Уже в Дигха-никае (III, 26) о нём говорится как о будущем будде, преемнике Шакьямуни. В одном из разделов Лалита-вистары (V, 39) говорится, что Просветлённый (Будда Шакьямуни), прежде чем снизойти на землю с небес Тушита, чтобы стать Буддой, указал на бодхисаттву Майтрею как на своего наследника и возложил на его голову свою диадему Бодхисаттвы.[2]

Майтрея — грядущий Учитель человечества, даёт новое Учение и является выразителем Учения Будды.[1]

Культ Майтреи имеет древнюю традицию и особенно развит в Центральной Азии и Гималаях, где в Его честь сооружено множество статуй (см. труды С. Ф. Ольденбурга, материалы Центрально-Азиатской экспедиции Н. К. Рериха), которые воздвигались уже за 350 лет до н. э.[1]

Одно из самых ранних упоминаний имени Майтреи — санскритский текст «Майтреявьякарана» (санскр. मैत्रेयव्याकरण, maitreyavyākaraṇa IAST) — «Пророчество Майтреи», утверждающее, что боги, люди и другие существа будут поклоняться Майтрее и утратят сомнения, и потоки привязанностей их иссякнут: свободные от всяческой нищеты они смогут пересечь океан становления, и, по учению Майтреи, они будут вести святую жизнь. Никогда более они не будут расценивать что-либо как принадлежащее им, ничего не будет им принадлежать, ни золото или серебро, ни дом, ни близкие! Но будут вести они святую целомудренную жизнь под водительством Майтреи. Они разорвут сеть страстей и им будет принадлежать изобилие радости и счастья за праведную жизнь их.

Другая традиция связывает Майтрею непосредственно с возникновением учения махаяны. Согласно ей прославленный основатель буддийской школы йогачарьев Асанга несколько раз посетил небеса Тушита и там, в присутствии будущего будды, постиг сущность махаяны.[2]

Небеса Тушита

Будда Майтрея пребывает на Небесах Тушита (санскр. तुषित, tuṣita IAST, «Сад Радости») в ожидании, пока не настанет время, благоприятное для Спасения.

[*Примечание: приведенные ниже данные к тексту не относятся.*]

[src/rgc_config.sv]
// Gain control configuration registers, carrier sense and gain loop top
`timescale 1ns/1ns
// What this block does
// - Digital gain ceiling code N forbids the top N digital gain steps.
// - Front amplifier ceiling code caps combined first and second amp gain.
// - Amplitude target code selects 24 to 42 dB loop target.
// - Order bit set lowers first amp first; clear empties second amp first.
// - Relative sense code selects off, 6, 10 or 14 dB RSSI rise.
// - Absolute sense threshold is signed dB above target; code 1000 disables.
module rgc_config
   import rgc_pkg::*;
(
   // Clock and reset
   input wire logic clock_in,
   input wire logic nrst_in,
   // Configuration port
   input wire logic [5:0] cfg_addr_in,
   input wire logic [7:0] cfg_wdata_in,
   input wire logic cfg_write_in,
   input wire logic cfg_read_in,
   output logic [7:0] cfg_rdata_out,
   output logic cfg_rvalid_out,
   // Measurements
   input wire logic amp_valid_in,
   input wire logic [7:0] amp_db_in,
   input wire logic rssi_valid_in,
   input wire logic [7:0] rssi_db_in,
   // Gain and sense state
   output logic [2:0] digital_gain_step_out,
   output logic [1:0] first_amp_red_out,
   output logic [2:0] second_amp_red_out,
   output logic carrier_sense_out
);
   import rgc_pkg::*;

   logic [7:0] gain_limits_and_target;
   logic [7:0] gain_priority_and_carrier_sense;
   logic [7:0] next_limits;
   logic [7:0] next_prio;
   logic [7:0] next_rdata;
   logic next_rvalid;
   // Carrier sense state
   logic abs_hit;
   logic rel_hit;
   logic [7:0] rssi_ref;
   logic next_abs_hit;
   logic next_rel_hit;
   logic [7:0] next_rssi_ref;
   logic next_sense;
   logic [7:0] target_db;
   logic [7:0] rel_db;

   // Named register fields
   logic [1:0] digital_gain_ceiling;
   logic [2:0] front_amp_gain_ceiling;
   logic [2:0] amplitude_target;
   logic stage_reduction_order;
   logic [1:0] relative_sense_threshold;
   logic [3:0] absolute_sense_threshold;
   logic limits_sel;
   logic prio_sel;

   // Target code to dB
   function automatic logic [7:0] rgc_target_db(input logic [2:0] code);
      case (code)
         3'h0: rgc_target_db = RGC_TARGET_DB0;
         3'h1: rgc_target_db = RGC_TARGET_DB1;
         3'h2: rgc_target_db = RGC_TARGET_DB2;
         3'h3: rgc_target_db = RGC_TARGET_DB3;
         3'h4: rgc_target_db = RGC_TARGET_DB4;
         3'h5: rgc_target_db = RGC_TARGET_DB5;
         3'h6: rgc_target_db = RGC_TARGET_DB6;
         default: rgc_target_db = RGC_TARGET_DB7;
      endcase
   endfunction

   // Relative code to dB rise, zero meaning off
   function automatic logic [7:0] rgc_rel_db(input logic [1:0] code);
      case (code)
         2'h1: rgc_rel_db = RGC_REL_DB1;
         2'h2: rgc_rel_db = RGC_REL_DB2;
         2'h3: rgc_rel_db = RGC_REL_DB3;
         default: rgc_rel_db = 8'h00;
      endcase
   endfunction

   assign digital_gain_ceiling = gain_limits_and_target[RGC_DIG_CEIL_LSB +: 2];
   assign front_amp_gain_ceiling = gain_limits_and_target[RGC_FRONT_CEIL_LSB +: 3];
   assign amplitude_target = gain_limits_and_target[RGC_TARGET_LSB +: 3];
   assign stage_reduction_order = gain_priority_and_carrier_sense[RGC_ORDER_BIT];
   assign relative_sense_threshold = gain_priority_and_carrier_sense[RGC_REL_THR_LSB +: 2];
   assign absolute_sense_threshold = gain_priority_and_carrier_sense[RGC_ABS_THR_LSB +: 4];

   // Address match, shared by the write and read paths
   assign limits_sel = (cfg_addr_in == RGC_ADDR_LIMITS);
   assign prio_sel = (cfg_addr_in == RGC_ADDR_PRIO);

   assign target_db = rgc_target_db(amplitude_target);
   assign rel_db = rgc_rel_db(relative_sense_threshold);

   // Register storage; a write lands at the edge that takes it
   always_comb begin
      next_limits = gain_limits_and_target;
      next_prio = gain_priority_and_carrier_sense;
      if (cfg_write_in && limits_sel) begin
         next_limits = cfg_wdata_in;
      end
      // Unused top bit stays zero
      if (cfg_write_in && prio_sel) begin
         next_prio = cfg_wdata_in & RGC_PRIO_RW_MASK;
      end
   end

   always_ff @(posedge clock_in or negedge nrst_in) begin
      if (!nrst_in) begin
         gain_limits_and_target <= RGC_LIMITS_RESET;
         gain_priority_and_carrier_sense <= RGC_PRIO_RESET;
      end else begin
         gain_limits_and_target <= next_limits;
         gain_priority_and_carrier_sense <= next_prio;
      end
   end

   // Readback shows old contents when a write lands in the same cycle
   always_comb begin
      // Read data holds until the next read
      next_rdata = cfg_rdata_out;
      next_rvalid = 1'b0;
      if (cfg_read_in) begin
         next_rvalid = 1'b1;
         if (limits_sel) begin
            next_rdata = gain_limits_and_target;
         end else if (prio_sel) begin
            next_rdata = gain_priority_and_carrier_sense;
         end else begin
            // Unmapped addresses read as zero
            next_rdata = 8'h00;
         end
      end
   end

   always_ff @(posedge clock_in or negedge nrst_in) begin
      if (!nrst_in) begin
         cfg_rdata_out <= 8'h00;
         cfg_rvalid_out <= 1'b0;
      end else begin
         cfg_rdata_out <= next_rdata;
         cfg_rvalid_out <= next_rvalid;
      end
   end

   // Carrier sense detectors
   always_comb begin
      logic signed [9:0] abs_level;
      logic [3:0] abs_code;
      logic [8:0] ref_plus;
      abs_code = absolute_sense_threshold;
      // Sign-extended code added to the loop target
      abs_level = $signed({2'b00, target_db}) + $signed({{6{abs_code[3]}}, abs_code});
      ref_plus = {1'b0, rssi_ref} + {1'b0, rel_db};
      next_abs_hit = abs_hit;
      next_rel_hit = rel_hit;
      next_rssi_ref = rssi_ref;
      if (abs_code == RGC_ABS_DISABLE) begin
         next_abs_hit = 1'b0;
      end else if (amp_valid_in) begin
         next_abs_hit = $signed({2'b00, amp_db_in}) >= abs_level;
      end
      if (rel_db == 8'h00) begin
         // Disabled: reference keeps tracking for a clean start
         next_rel_hit = 1'b0;
         if (rssi_valid_in) begin
            next_rssi_ref = rssi_db_in;
         end
      end else if (rssi_valid_in) begin
         next_rel_hit = {1'b0, rssi_db_in} >= ref_plus;
         // Reference holds while sensing so a slow fade does not drop it
         if (!next_rel_hit) begin
            next_rssi_ref = rssi_db_in;
         end
      end
      // Either detector raises sense
      next_sense = next_abs_hit | next_rel_hit;
   end

   // Sense comes from a flop, one cycle after the sample
   always_ff @(posedge clock_in or negedge nrst_in) begin
      if (!nrst_in) begin
         abs_hit <= 1'b0;
         rel_hit <= 1'b0;
         rssi_ref <= 8'h00;
         carrier_sense_out <= 1'b0;
      end else begin
         abs_hit <= next_abs_hit;
         rel_hit <= next_rel_hit;
         rssi_ref <= next_rssi_ref;
         carrier_sense_out <= next_sense;
      end
   end

   // ceilings read live at each decision
   rgc_gain_ctrl u_gain (
      .clock_in(clock_in),
      .nrst_in(nrst_in),
      .decide_in(amp_valid_in),
      .amp_db_in(amp_db_in),
      .target_db_in(target_db),
      .dig_ceiling_in(digital_gain_ceiling),
      .front_ceiling_in(front_amp_gain_ceiling),
      .first_priority_in(stage_reduction_order),
      .digital_gain_step_out(digital_gain_step_out),
      .first_amp_red_out(first_amp_red_out),
      .second_amp_red_out(second_amp_red_out)
   );
endmodule
==> src/ppi_pkg.sv <==
// Purpose: shared constants for the periodic interrupt unit
// Assumes: 8-bit register port, 10 MHz system clock
// Notes: register offsets are word indices on the plain port
package ppi_pkg;

  localparam logic [1:0] PPI_ADDR_CLK_CTRL = 2'h0;
  localparam logic [1:0] PPI_ADDR_KB_EN = 2'h1;
  localparam logic [1:0] PPI_ADDR_KB_STAT = 2'h2;

  // drive_and_periodic_clock_ctrl fields
  localparam int PPI_CLKS_LSB = 0;
  localparam int PPI_DRV_LSB = 2;
  localparam int PPI_PEND_BIT = 7;
  // keyboard_and_period_enable fields
  localparam int PPI_KBIE_LSB = 0;
  localparam int PPI_PSEL_LSB = 4;
  // keyboard_status_control fields
  localparam int PPI_KEYBOARD_SENSITIVITY_BIT = 0;
  localparam int PPI_IMASK_BIT = 1;
  localparam int PPI_KEYBOARD_ACKNOWLEDGE_BIT = 2;
  localparam int PPI_KEYBOARD_FLAG_BIT = 3;

  localparam logic [7:0] PPI_RESET_BYTE = 8'h00;

  localparam logic [1:0] PPI_CLK_RC = 2'h0;
  localparam logic [1:0] PPI_CLK_EXT = 2'h1;
  localparam logic [1:0] PPI_CLK_XTAL = 2'h2;

  localparam int PPI_CNT_W = 15;
  localparam logic [2:0] PPI_PSEL_OFF = 3'h0;
  localparam int PPI_BASE_LOG2 = 8;

endpackage

==> src/ppi_tick_if.sv <==
// Purpose: carries the selected count tick between clock pick and counter
// Assumes: single clock domain
// Notes: none
`timescale 1ns/100ps
interface ppi_tick_if;
  logic tick;
  modport src (output tick);
  modport dst (input tick);
endinterface

==> src/ppi_clk_pick.sv <==
// Purpose: edge-detect the chosen count source and emit a one-cycle tick
// Assumes: source levels synchronous to clk
// Notes: sources must run well below clk
`timescale 1ns/100ps
module ppi_clk_pick
  import ppi_pkg::*;
(
  input wire logic clk,
  input wire logic rst_n,
  input wire logic [1:0] clk_sel,
  input wire logic rc_clock,
  input wire logic ext_clock,
  input wire logic xtal_clock,
  ppi_tick_if.src tk
);

  typedef struct packed {
    logic prev;
  } ppi_pick_t;

  ppi_pick_t st;
  ppi_pick_t next_st;
  logic level;

  always_comb begin
    if (clk_sel == PPI_CLK_RC) begin
      level = rc_clock;
    end else if (clk_sel == PPI_CLK_EXT) begin
      level = ext_clock;
    end else if (clk_sel == PPI_CLK_XTAL) begin
      level = xtal_clock;
    end else begin
      level = 1'b0;
    end
    next_st.prev = level;
  end

  always_ff @(posedge clk) begin
    if (!rst_n) begin
      st <= '0;
    end else begin
      st <= next_st;
    end
  end

  // Rising edge of the picked source counts once
  assign tk.tick = level & ~st.prev;

endmodule

==> src/ppi_unit.sv <==
// Purpose: periodic interrupt unit with its shared keyboard controls
// Assumes: sources arrive as levels synchronous to clk
// Notes: keyboard pin internals live elsewhere; only shared bits kept here
//
// Contract
// - clock select 00 RC, 01 external pin, 10 crystal, 11 reserved
// - period select 000 off, else 512 to 32768 counts
// - reaching period raises request and sets pending latch
// - pending latch readable as status, 1 pending
// - request goes to keyboard unit, not directly to CPU
// - acknowledge write 1 clears latch and keyboard request, reads 0
// - counting continues in wait and stop when source supplied
// - keyboard sensitivity read/write, reset 0, 1 edge and level
//
// The register addresses and the plain strobed port were left to the implementer.
`timescale 1ns/100ps
module ppi_unit
  import ppi_pkg::*;
(
  input wire logic clk,
  input wire logic rst_n,
  input wire logic [1:0] addr,
  input wire logic [7:0] wdata,
  input wire logic wr,
  input wire logic rd,
  output logic [7:0] rdata,
  input wire logic rc_clock,
  input wire logic ext_clock,
  input wire logic xtal_clock,
  input wire logic keyboard_flag,
  output logic periodic_request,
  output logic keyboard_acknowledge,
  output logic keyboard_sensitivity,
  output logic keyboard_int_mask,
  output logic [3:0] keyboard_pin_enable,
  output logic [3:0] port_drive_enable_bits
);

  typedef struct packed {
    logic [1:0] clk_sel;
    logic [3:0] drive;
    logic pending;
    logic [3:0] kb_en;
    logic [2:0] psel;
    logic sens;
    logic imask;
    logic ack;
    logic req;
    logic [PPI_CNT_W-1:0] count;
    logic [7:0] rdata;
  } ppi_state_t;

  ppi_state_t st;
  ppi_state_t next_st;
  ppi_tick_if tk_if ();

  ////////////////////////////////////////////////////////////////////////
  ppi_clk_pick u_pick (
    .clk(clk),
    .rst_n(rst_n),
    .clk_sel(st.clk_sel),
    .rc_clock(rc_clock),
    .ext_clock(ext_clock),
    .xtal_clock(xtal_clock),
    .tk(tk_if.src)
  );

  ////////////////////////////////////////////////////////////////////////
  logic [PPI_CNT_W:0] period;
  logic hit;
  logic ack_wr;

  always_comb begin
    period = (PPI_CNT_W+1)'(1) << (PPI_BASE_LOG2 + int'(st.psel));
    hit = (st.psel != PPI_PSEL_OFF) && tk_if.tick &&
          ({1'b0, st.count} == period - (PPI_CNT_W+1)'(1));
    ack_wr = wr && (addr == PPI_ADDR_KB_STAT) && wdata[PPI_KEYBOARD_ACKNOWLEDGE_BIT];

    next_st = st;
    next_st.ack = ack_wr;
    next_st.rdata = 8'h00;

    if (wr) begin
      if (addr == PPI_ADDR_CLK_CTRL) begin
        next_st.clk_sel = wdata[PPI_CLKS_LSB +: 2];
        next_st.drive = wdata[PPI_DRV_LSB +: 4];
      end else if (addr == PPI_ADDR_KB_EN) begin
        next_st.kb_en = wdata[PPI_KBIE_LSB +: 4];
        next_st.psel = wdata[PPI_PSEL_LSB +: 3];
      end else if (addr == PPI_ADDR_KB_STAT) begin
        next_st.sens = wdata[PPI_KEYBOARD_SENSITIVITY_BIT];
        next_st.imask = wdata[PPI_IMASK_BIT];
      end
    end

    if (st.psel == PPI_PSEL_OFF) begin
      next_st.count = '0;
    end else if (hit) begin
      next_st.count = '0;
    end else if (tk_if.tick) begin
      next_st.count = st.count + PPI_CNT_W'(1);
    end

    if (ack_wr) begin
      next_st.pending = 1'b0;
      next_st.req = 1'b0;
    end
    // latch on period; set beats clear
    if (hit) begin
      next_st.pending = 1'b1;
      next_st.req = 1'b1;
    end
    // disabled unit drops request
    // New field value, so the drop lands with the write itself
    if (next_st.psel == PPI_PSEL_OFF) begin
      next_st.req = 1'b0;
    end

    if (rd) begin
      if (addr == PPI_ADDR_CLK_CTRL) begin
        next_st.rdata[PPI_CLKS_LSB +: 2] = st.clk_sel;
        next_st.rdata[PPI_DRV_LSB +: 4] = st.drive;
        next_st.rdata[PPI_PEND_BIT] = st.pending;
      end else if (addr == PPI_ADDR_KB_EN) begin
        next_st.rdata[PPI_KBIE_LSB +: 4] = st.kb_en;
        next_st.rdata[PPI_PSEL_LSB +: 3] = st.psel;
      end else if (addr == PPI_ADDR_KB_STAT) begin
        next_st.rdata[PPI_KEYBOARD_SENSITIVITY_BIT] = st.sens;
        next_st.rdata[PPI_IMASK_BIT] = st.imask;
        next_st.rdata[PPI_KEYBOARD_FLAG_BIT] = keyboard_flag;
      end
    end
  end

  always_ff @(posedge clk) begin
    if (!rst_n) begin
      st <= '0;
    end else begin
      st <= next_st;
    end
  end

  ////////////////////////////////////////////////////////////////////////
  assign rdata = st.rdata;
  assign periodic_request = st.req;
  assign keyboard_acknowledge = st.ack;
  assign keyboard_sensitivity = st.sens;
  assign keyboard_int_mask = st.imask;
  assign keyboard_pin_enable = st.kb_en;
  assign port_drive_enable_bits = st.drive;

endmodule

==> config.mk <==
export PLATFORM = sky130hd
export DESIGN_NAME = ppi_unit
export DESIGN_NICKNAME = d
export VERILOG_FILES = /design/src/ppi_pkg.sv /design/src/ppi_tick_if.sv /design/src/ppi_clk_pick.sv /design/src/ppi_unit.sv
export SDC_FILE = /design/constraint.sdc
export NUM_CORES = 1
export LEC_CHECK = 0
export BUFFER_PORTS_ARGS = -buffer_cell sky130_fd_sc_hd__buf_2
export CAP_MARGIN = 0
export CORE_MARGIN = 5
export CORE_UTILIZATION = 46
export DETAILED_ROUTE_END_ITERATION = 6
export PLACE_DENSITY = 0.65
export SYNTH_ARGS = -nofsm -noshare
export SYNTH_HDL_FRONTEND = slang
export SYNTH_HIERARCHICAL = 1
export SYNTH_SLANG_ARGS = --single-unit
==> constraint.sdc <==
create_clock -name clk -period 2.6 [get_ports clk]
set_input_delay 0.13 -clock clk [delete_from_list [all_inputs] [get_ports clk]]
set_output_delay 0.13 -clock clk [all_outputs]
set_load 0.005 [all_outputs]
Yosys cells after proc, flatten, opt, wreduce, memory -nomap -nowiden. Cells that the tools add are included.

Word-level logic and storage cells: 64. Output and inout port bits: 20. Bits of input ports: 18. Bits in registers: 42.

Add/subtract/negate cells: 3. Mux-type cells: 17. Reductions and logical operators: 18. Shift-type cells: 1. Equality and inequality tests: 5. Bitwise logic cells: 6.

Operators by type and width (number): == test 15 x 16 -> 1 bit (1); << shifter 1 x 5 -> 16 bit, first input constant (1); subtractor 16 x 1 -> 16 bit, second input constant (1); adder 15 x 1 -> 15 bit, second input constant (1); 2-to-1 mux 2 bit (5); 2-to-1 mux 5 bit (2); 2-to-1 mux 1 bit (8); logical NOT 3 bit (2); 2-to-1 mux 6 bit (1); AND reduction 3 bit (2); adder 4 x 3 -> 5 bit, first input constant (1); inverter 1 bit (5); == test 2 x 1 -> 1 bit, second input constant (2); == test 2 bit, second input constant (2); logical AND 1 bit (4); logical NOT 2 bit (2); AND reduction 2 bit (2); AND reduction 4 bit (1); OR reduction 4 bit (1); 2-to-1 mux 3 bit (1); nonzero test 3 bit (1); OR reduction 3 bit (1); nonzero test 2 bit (1); OR reduction 2 bit (1); bitwise AND 1 bit (1).

Depth between registers and ports, before layout.
Depth after elaboration: 8. Gate-level depth with buffers: 10. Depth with buffers taken out: 8.

Hierarchy. The synthesis kept the hierarchy.

Modules (own cells, without submodules): ppi_unit (area each 1985.7 sq um, seq. area each 820.8 sq um, cells each 225, instances 1); ppi_clk_pick (area each 58.8 sq um, seq. area each 20.0 sq um, cells each 7, instances 1).

Least setup slack after synthesis. No wires, ideal clock.

Kind: register -> register. Start: register st[39] (netlist name). End: register st[22] (netlist name). Data arrival time: 2228 ps. Cell stages (with the launch flop): 8. Required time: 2485 ps. Setup slack: 257 ps. Buffers on the path: 1. Period minus slack after synthesis: 2343 ps. Library setup time: 115 ps. Cell sequence: dfxtp_1 > nand2b_1 > a211oi_1 > and4_1 > nand4_1 > o41ai_2 > buf_6 > nor2_1.

Cells in the longest elaborated chain, start to end: 8. Elaborated cells between the ends (all ways): 10.

Ends and longest elaborated chain: start, declared (line ppi_unit.sv:53) `ppi_state_t st;`; start signal, assigned (line ppi_unit.sv:139) `st <= next_st;`; == test 2 bit (line ppi_clk_pick.sv:30) `end else if (clk_sel == PPI_CLK_XTAL) begin`; 2-to-1 mux 1 bit (line ppi_clk_pick.sv:30); 2-to-1 mux 1 bit (line ppi_clk_pick.sv:28) `end else if (clk_sel == PPI_CLK_EXT) begin`; 2-to-1 mux 1 bit * (line ppi_clk_pick.sv:26) `if (clk_sel == PPI_CLK_RC) begin`; bitwise AND 1 bit * (line ppi_clk_pick.sv:47) `assign tk.tick = level & ~st.prev;`; net tk_if.tick (line ppi_tick_if.sv:6) `logic tick;`; logical AND 1 bit (2 in a row) (line ppi_unit.sv:75) `hit = (st.psel != PPI_PSEL_OFF) && tk_if.tick &&`; OR reduction 3 bit (no source line).

Mark *: on every way through the listed nets, which the timed path passes. The rest lies on a longest branch. A chain may end at the register's enable or synchronous reset.

Worst setup path after layout.
Start: register st[28] (netlist name). End: register st[10] (netlist name).

Cells in the longest elaborated chain, start to end: 6. Elaborated cells between the ends (all ways): 9.

Ends and longest elaborated chain: adder 4 x 3 -> 5 bit (line ppi_unit.sv:74) `period = (PPI_CNT_W+1)'(1) << (PPI_BASE_LOG2 + int'(st.psel));`; << shifter 1 x 5 -> 16 bit (line ppi_unit.sv:74); subtractor 16 x 1 -> 16 bit (line ppi_unit.sv:76) `({1'b0, st.count} == period - (PPI_CNT_W+1)'(1));`; == test 15 x 16 -> 1 bit (line ppi_unit.sv:76); logical AND 1 bit (line ppi_unit.sv:75); OR reduction 3 bit (no source line) *.

Every way passes the cells marked *; elsewhere a longest branch is shown, timed or not.

==> out/qor.yml <==
global_route:
  grt_antenna_before_repair: 0
  grt_pass1_wl_mm: 7.10
  grt_start_max_net_pins: 17
  grt_pass1_vias: 1539
  track_usage: 0.146
  gr-total-overflow: 0
detailed_routing:
  wire_per_inst_um: 12.9
  final_antenna_net_count: 0
  drc_errors: 0
  vias: 1574
  viasPerCell: 5.09
  drt-initial-drc-count: 53
  first_pass_iters: 4
  wirelength_mm: 3.99
timing:
  setup_tns_ns: 0
  maxSlewViolCount: 0
  timing.fmax_mhz: 428
  rsz0062_at_grt: "no"
  finClkSkew_ns: 0.00731
  tightest_slew_ns: 0.728
  fin_crit_ns: 2.34
  fin_ws_ns: 0.262
  maxSlewHeadroom: 0.512
  fin_crit_sh: 0.899
  setup_viol: 0
  hold_violations: 0
cells_and_area:
  drive_above_1_share: 0.198
  area_growth_pct: 11.6
  most-common-layout-cells: "42 x dfxtp_1, 41 x nor2_1, 36 x buf_2"
  num-fill-cells: 419
  final_common_cell: "dfxtp_1"
  final_core_util: 0.528
  n_antenna_cell: 0
  final_nets: 277
yosys:
  yosys_warnings: 6
  avgSynthCellArea_um2: 8.81
  synth_edf_count: 0
  synth_top_area_frac: 0.411
  ys.flop_type: "dfxtp_1"
  synth_fp_nets: 252
  yosys-top-cells-area: "dfxtp_1 41%, mux2i_1 9.8%, nor2_1 7.5%, buf_4 6.2%, xor2_1 4.3%"
  yosysUniqueCellTypes: 38
  ys_seq_elements: 42
  yosysSeqAreaShare: 0.411
  synth.largest_area_cell: "dfxtp_1"
  syn_inst: 232
  synth_area_um2: 2040
  async_flop_share: 0
power_and_ir_drop:
  p_seq_frac: 0.506
  p_leak_nw: 0.985
  peakVddDrop_mv: 0.383
  powerDensity_nw_per_um2: 572
  sw_frac_of_total: 0.225
  clkPwrFrac: 0.407
  p_int_mw: 1.01
  netSwitchingPower_uw: 294
  pwr-share-comb: 0.087
clock_network:
  cts_root_buffer: "clkbuf_8"
  worstSkewPairLatency_ns: 0.30
  clock_sinks: 42
  cts_buffer_depth: 2
  cts.htree.levels: 2
  cts_resized: 0
  cts_tree: "done"
  hold_buffers: 0
  numCtsBuffers: 5
  post_cts_buffers: 0
  clk_pin_slew_ns: 0.08
critical_path:
  cp-end-kind: "flop"
  timing.rr.start: "st[28]"
  cp-startpoint: "st[28]"
  required_ns: 2.83
  crit_type: "reg -> reg"
  cp_max_fo: 12
  crit_arrival_ns: 2.57
  worstSetupStartpointType: "flop"
floorplanning:
  die_area_um2: 5880
  coreArea_um2: 4320
  std_cell_rows: 24
  die_h_um: 76.7
  ioPinCount: 38
  die_x_um: 76.7
  initial_core_util: 0.473
hold_path:
  hold_class: "in -> reg"
  hold_start: "keyboard_flag"
flow_run:
  cap_violations: 0
place:
  dp.final_hpwl_mm: 2.90
  io_buffer_count: 36
  gp_congestion: 0.774
  dp_slack_ns: 0.335
run_status:
  status: "complete, no violations"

Небеса Тушита — это четвёртый снизу мир из шести Небес богов Мира Желаний (Мира Страстей, Камалока), как описано в сутрах. В мире Тушита перевоплощаются существа, соблюдавшие пять заповедей: не убивай, не воруй, не прелюбодействуй, не лги, не употребляй спиртные напитки — а также взращивавшие добрыми поступками и медитацией безмерные состояния сознания: Любящее сердце, Сострадание, Сорадование (Похвалу), Равновесие Пробуждённого Ума (Беспристрастность) — другими словами, те качества, которые составляют сущность пробуждённого ума. В этом мире перерождаются бодхисаттвы. Согласно сутрам махаяны, Будда Шакьямуни перед тем, как переродиться на Земле две с половиной тысячи лет назад, воплотился на этих Небесах.

Явление Майтреи

Явление Майтреи совпадёт со становлением новой школы, превосходящей учение Будды Гаутамы. Предсказано, что Майтрея достигнет просветления за семь дней (минимальный срок) благодаря подготовке в течение многих его жизней (по аналогии с тем, что рассказывается в повествованиях Джатака о Будде Шакьямуни).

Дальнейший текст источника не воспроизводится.